Saved data entries
== middle ==
==> flow/design.v <==
module comparator_9(
	output	[7:0]		out, 
	input					clk, 
	input					ldFilter, 
	input		[1:0]		selFilter, 
	input		[7:0]		in1, 
	input		[7:0]		in2, 
	input		[7:0]		in3, 
	input		[7:0]		in4, 
	input		[7:0]		in5, 
	input		[7:0]		in6, 
	input		[7:0]		in7, 
	input		[7:0]		in8, 
	input		[7:0]		in9
); 
wire	[7:0] max11, max12, max13, max21, max22, max23, max3; 
wire 	[7:0] med11, med12, med13, med21, med22, med23, med3; 
wire	[7:0]	min11, min12, min13, min21, min22, min23, min3; 
wire			en1, en2, en3; 
assign en1 = (ldFilter == 1) && (selFilter == 1); 
assign en2 = (ldFilter == 1) && (selFilter == 2); 
assign en3 = (ldFilter == 1) && (selFilter == 3); 
comparator comp11(.max (max11), .med (med11), .min (min11), .clk (clk), .en (en1), .in_1 (in1), .in_2 (in2), .in_3 (in3)); 
comparator comp12(.max (max12), .med (med12), .min (min12), .clk (clk), .en (en1), .in_1 (in4), .in_2 (in5), .in_3 (in6));
comparator comp13(.max (max13), .med (med13), .min (min13), .clk (clk), .en (en1), .in_1 (in7), .in_2 (in8), .in_3 (in9));
comparator comp21(.max (max21), .med (med21), .min (min21), .clk (clk), .en (en2), .in_1 (max11), .in_2 (max12), .in_3 (max13));
comparator comp22(.max (max22), .med (med22), .min (min22), .clk (clk), .en (en2), .in_1 (med11), .in_2 (med12), .in_3 (med13));
comparator comp23(.max (max23), .med (med23), .min (min23), .clk (clk), .en (en2), .in_1 (min11), .in_2 (min12), .in_3 (min13));
comparator comp3(.max (max3), .med (med3), .min (min3), .clk (clk), .en (en3), .in_1 (min21), .in_2 (med22), .in_3 (max23));
assign out = med3; 
endmodule
module comparator(
	output reg	[7:0]	max, 
	output reg	[7:0]	med, 
	output reg	[7:0]	min,
	input					clk, 
	input					en, 
	input			[7:0]	in_1, 
	input			[7:0]	in_2, 
	input			[7:0]	in_3
);
always@(posedge clk)
begin
	if(en)
	begin
	  if((in_1 >= in_2) && (in_1 >= in_3) && (in_2 >= in_3)) begin max <= in_1; med <= in_2; min <= in_3; end 
	  else if((in_1 >= in_2) && (in_1 >= in_3) && (in_3 >= in_2)) begin max <= in_1; med <= in_3; min <= in_2; end
	  else if((in_2 >= in_1) && (in_2 >= in_3) && (in_1 >= in_3)) begin max <= in_2; med <= in_1; min <= in_3; end
	  else if((in_2 >= in_1) && (in_2 >= in_3) && (in_3 >= in_1)) begin max <= in_2; med <= in_3; min <= in_1; end
	  else if((in_3 >= in_1) && (in_3 >= in_2) && (in_1 >= in_2)) begin max <= in_3; med <= in_1; min <= in_2; end
	  else if((in_3 >= in_1) && (in_3 >= in_2) && (in_2 >= in_1)) begin max <= in_3; med <= in_2; min <= in_1; end
	end
end
endmodule
module CU(
	output reg				ldAddr, 
	output reg	[2:0]		selAddr, 
	output reg				ldImage, 
	output reg	[2:0]		selImage, 
	output reg				ldFilter, 
	output reg 	[1:0]		selFilter, 
	output reg				done,
	input						clk, 
	input						rst
); 
reg	[3:0]	state; 
parameter S0 = 4'b0000, S1 = 4'b0001, S2 = 4'b0010, S3 = 4'b0011, S4 = 4'b0100, 
  S5 = 4'b0101, S6 = 4'b0110, S7 = 4'b0111, S8 = 4'b1000; 
parameter LENGTH = 640, WIDTH = 480; 
always@(posedge clk or negedge rst)
begin 
	if(!rst)	begin 
	  state <= 0;
	  ldAddr <= 0;			selAddr <= 0; 
	  ldImage <= 0;		selImage <= 0; 
	  ldFilter <= 0;		selFilter <= 0;  
	  done <= 0;  
	end
	else
	begin
		  ldAddr <= 0;			selAddr <= 0; 
		  ldImage <= 0;		selImage <= 0; 
		  ldFilter <= 0;		selFilter <= 0;  
		  done <= 0; 
		  case(state)
		  S0: 	begin state <= S1; 	ldAddr <= 1; 	selAddr <= 1; 		end 
		  S1: 	begin state <= S2; 	ldAddr <= 1; 	selAddr <= 2;  ldImage <= 1; 	selImage <= 1; end
		  S2: 	begin state <= S3; 	ldAddr <= 1; 	selAddr <= 3;  ldImage <= 1; 	selImage <= 2; end
		  S3: 	begin state <= S4; 	ldAddr <= 1; 	selAddr <= 4;  ldImage <= 1; 	selImage <= 3; end
		  S4: 	begin state <= S5; 	ldAddr <= 1; 	selAddr <= 5;  ldImage <= 1; 	selImage <= 4; end
		  S5: 	begin state <= S6;   ldImage <= 1; 	selImage <= 5; end		  
		  S6: 	begin state <= S7; 	ldFilter <= 1; 	selFilter <= 1; 	end 
		  S7: 	begin state <= S8; 	ldFilter <= 1; 	selFilter <= 2; 	end
		  S8: 	begin state <= S0; 	ldFilter <= 1; 	selFilter <= 3;   done <= 1; 	end
        default: begin state <= S0; end
        endcase
	end
end
endmodule 
module DU(
	output 		[7:0]		out, 
	output reg	[18:0]	out_address, 
	output reg				out_valid, 
	output		[18:0]	address_a, 
	output		[18:0]	address_b, 
	input			[7:0]		q_a, 
	input			[7:0]		q_b, 
	input 					clk, 
	input						rst, 
	input						ldAddr, 
	input			[2:0]		selAddr, 
	input 					ldImage,  
	input 		[2:0] 	selImage, 
	input 					ldFilter, 
	input 		[1:0]		selFilter, 
	input                done 
); 
reg 	[18:0]	addr_a; 
reg	[18:0]	addr_b; 
reg 	[7:0] 	in1;  
reg 	[7:0] 	in2; 
reg 	[7:0] 	in3;
reg 	[7:0] 	in4;  
reg 	[7:0] 	in5;  
reg 	[7:0] 	in6;  
reg 	[7:0] 	in7;  
reg 	[7:0] 	in8;  
reg 	[7:0] 	in9;
reg [10:0] column;
reg [9:0] row;
reg [1:0] extra_bits;
reg				ldImage_d; 
reg	[2:0]		selImage_d; 
reg				ldFilter_d; 
reg	[1:0]		selFilter_d; 
parameter LENGTH = 480, WIDTH = 640; 
always@(posedge clk or negedge rst)
begin 
  if(!rst) begin 
    ldImage_d <= 0; selImage_d <= 0; 
    ldFilter_d <= 0; selFilter_d <= 0; 
    out_valid <= 0; 
  end 
  else begin 
    ldImage_d <= ldImage; selImage_d <= selImage; 
    ldFilter_d <= ldFilter; selFilter_d <= selFilter; 
    out_valid <= ldFilter_d && (selFilter_d == 3); 
  end 
end
always@(posedge clk or negedge rst)
begin 
  if(!rst) begin 
    column <= 0; row <= 0; 
  end 
  else if(done) begin 
    if(column == LENGTH - 1) 
	   begin column <= 0; row <= (row == WIDTH - 1) ? 10'd0 : row + 1; end 
	 else column <= column + 1; 
  end
end
always@(posedge clk)
begin 
  if(done) out_address <= LENGTH * row + column; 
end
always@(posedge clk or negedge rst) begin
  if(!rst) begin
    addr_a <= 0; addr_b <= 0;
  end
  else if(ldAddr) begin
  if(row > 0 && row < (WIDTH - 1) && column > 0 && column < (LENGTH - 1) ) begin
    case(selAddr)
    1: begin 	{extra_bits, addr_a} <= LENGTH * (row - 1) + column - 1 ; 	
	  			   {extra_bits, addr_b} <= LENGTH * (row - 1) + column; 	
		 end 
    2: begin 	{extra_bits, addr_a} <= LENGTH * (row - 1) + column + 1; 	
				   {extra_bits, addr_b} <= LENGTH * row + column - 1; 			
		 end
    3: begin 	{extra_bits, addr_a} <= LENGTH * row + column; 	
				   {extra_bits, addr_b} <= LENGTH * row + column + 1; 	
		 end
    4: begin 	{extra_bits, addr_a} <= LENGTH * (row + 1) + column - 1; 	
				   {extra_bits, addr_b} <= LENGTH * (row + 1) + column; 	
		 end
    5: begin 	{extra_bits, addr_a} <= LENGTH * (row + 1) + column + 1;
		 end
  endcase
  end
  else if ((row == 0) || (column == 0) || (column == (LENGTH-1)) || (row == (WIDTH-1) )) begin
    if(selAddr != 0)
    begin  {extra_bits, addr_a} <= LENGTH * row + column; 
			  {extra_bits, addr_b} <= LENGTH * row + column;
			  end
  end 
  end  
  end  
assign address_a = addr_a; 
assign address_b = addr_b; 
always@(posedge clk)
begin 
  if(ldImage_d) 
  begin 
    case(selImage_d)
	 1: begin in1 <= q_a; in2 <= q_b; end 
	 2: begin in3 <= q_a; in4 <= q_b; end
	 3: begin in5 <= q_a; in6 <= q_b; end
	 4: begin in7 <= q_a; in8 <= q_b; end
	 5: begin in9 <= q_a; end
    endcase 
  end 
end
comparator_9 comp(	
	.out				(out), 
	.clk				(clk), 
	.ldFilter		(ldFilter_d), 
	.selFilter		(selFilter_d), 
	.in1				(in1), 
	.in2				(in2), 
	.in3				(in3), 
	.in4				(in4), 
	.in5				(in5), 
	.in6				(in6), 
	.in7				(in7), 
	.in8				(in8), 
	.in9				(in9)
);
endmodule
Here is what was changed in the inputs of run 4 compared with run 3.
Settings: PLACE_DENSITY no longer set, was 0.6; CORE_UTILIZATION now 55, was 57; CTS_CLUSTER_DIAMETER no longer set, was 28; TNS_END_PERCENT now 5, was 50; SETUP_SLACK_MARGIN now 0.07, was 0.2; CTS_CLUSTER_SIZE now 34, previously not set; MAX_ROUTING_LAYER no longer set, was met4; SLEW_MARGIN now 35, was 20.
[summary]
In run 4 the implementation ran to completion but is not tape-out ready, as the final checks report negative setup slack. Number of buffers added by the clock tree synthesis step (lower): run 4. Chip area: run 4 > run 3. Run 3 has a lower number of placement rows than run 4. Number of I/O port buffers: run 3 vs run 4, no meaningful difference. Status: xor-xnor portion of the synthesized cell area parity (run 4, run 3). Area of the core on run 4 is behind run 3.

- _Exercise_
Check every line of the data, and copy the ones that contain "assign".

- _Result_
assign en1 = (ldFilter == 1) && (selFilter == 1); 
assign en2 = (ldFilter == 1) && (selFilter == 2); 
assign en3 = (ldFilter == 1) && (selFilter == 3); 
assign out = med3; 
assign address_a = addr_a; 
assign address_b = addr_b; 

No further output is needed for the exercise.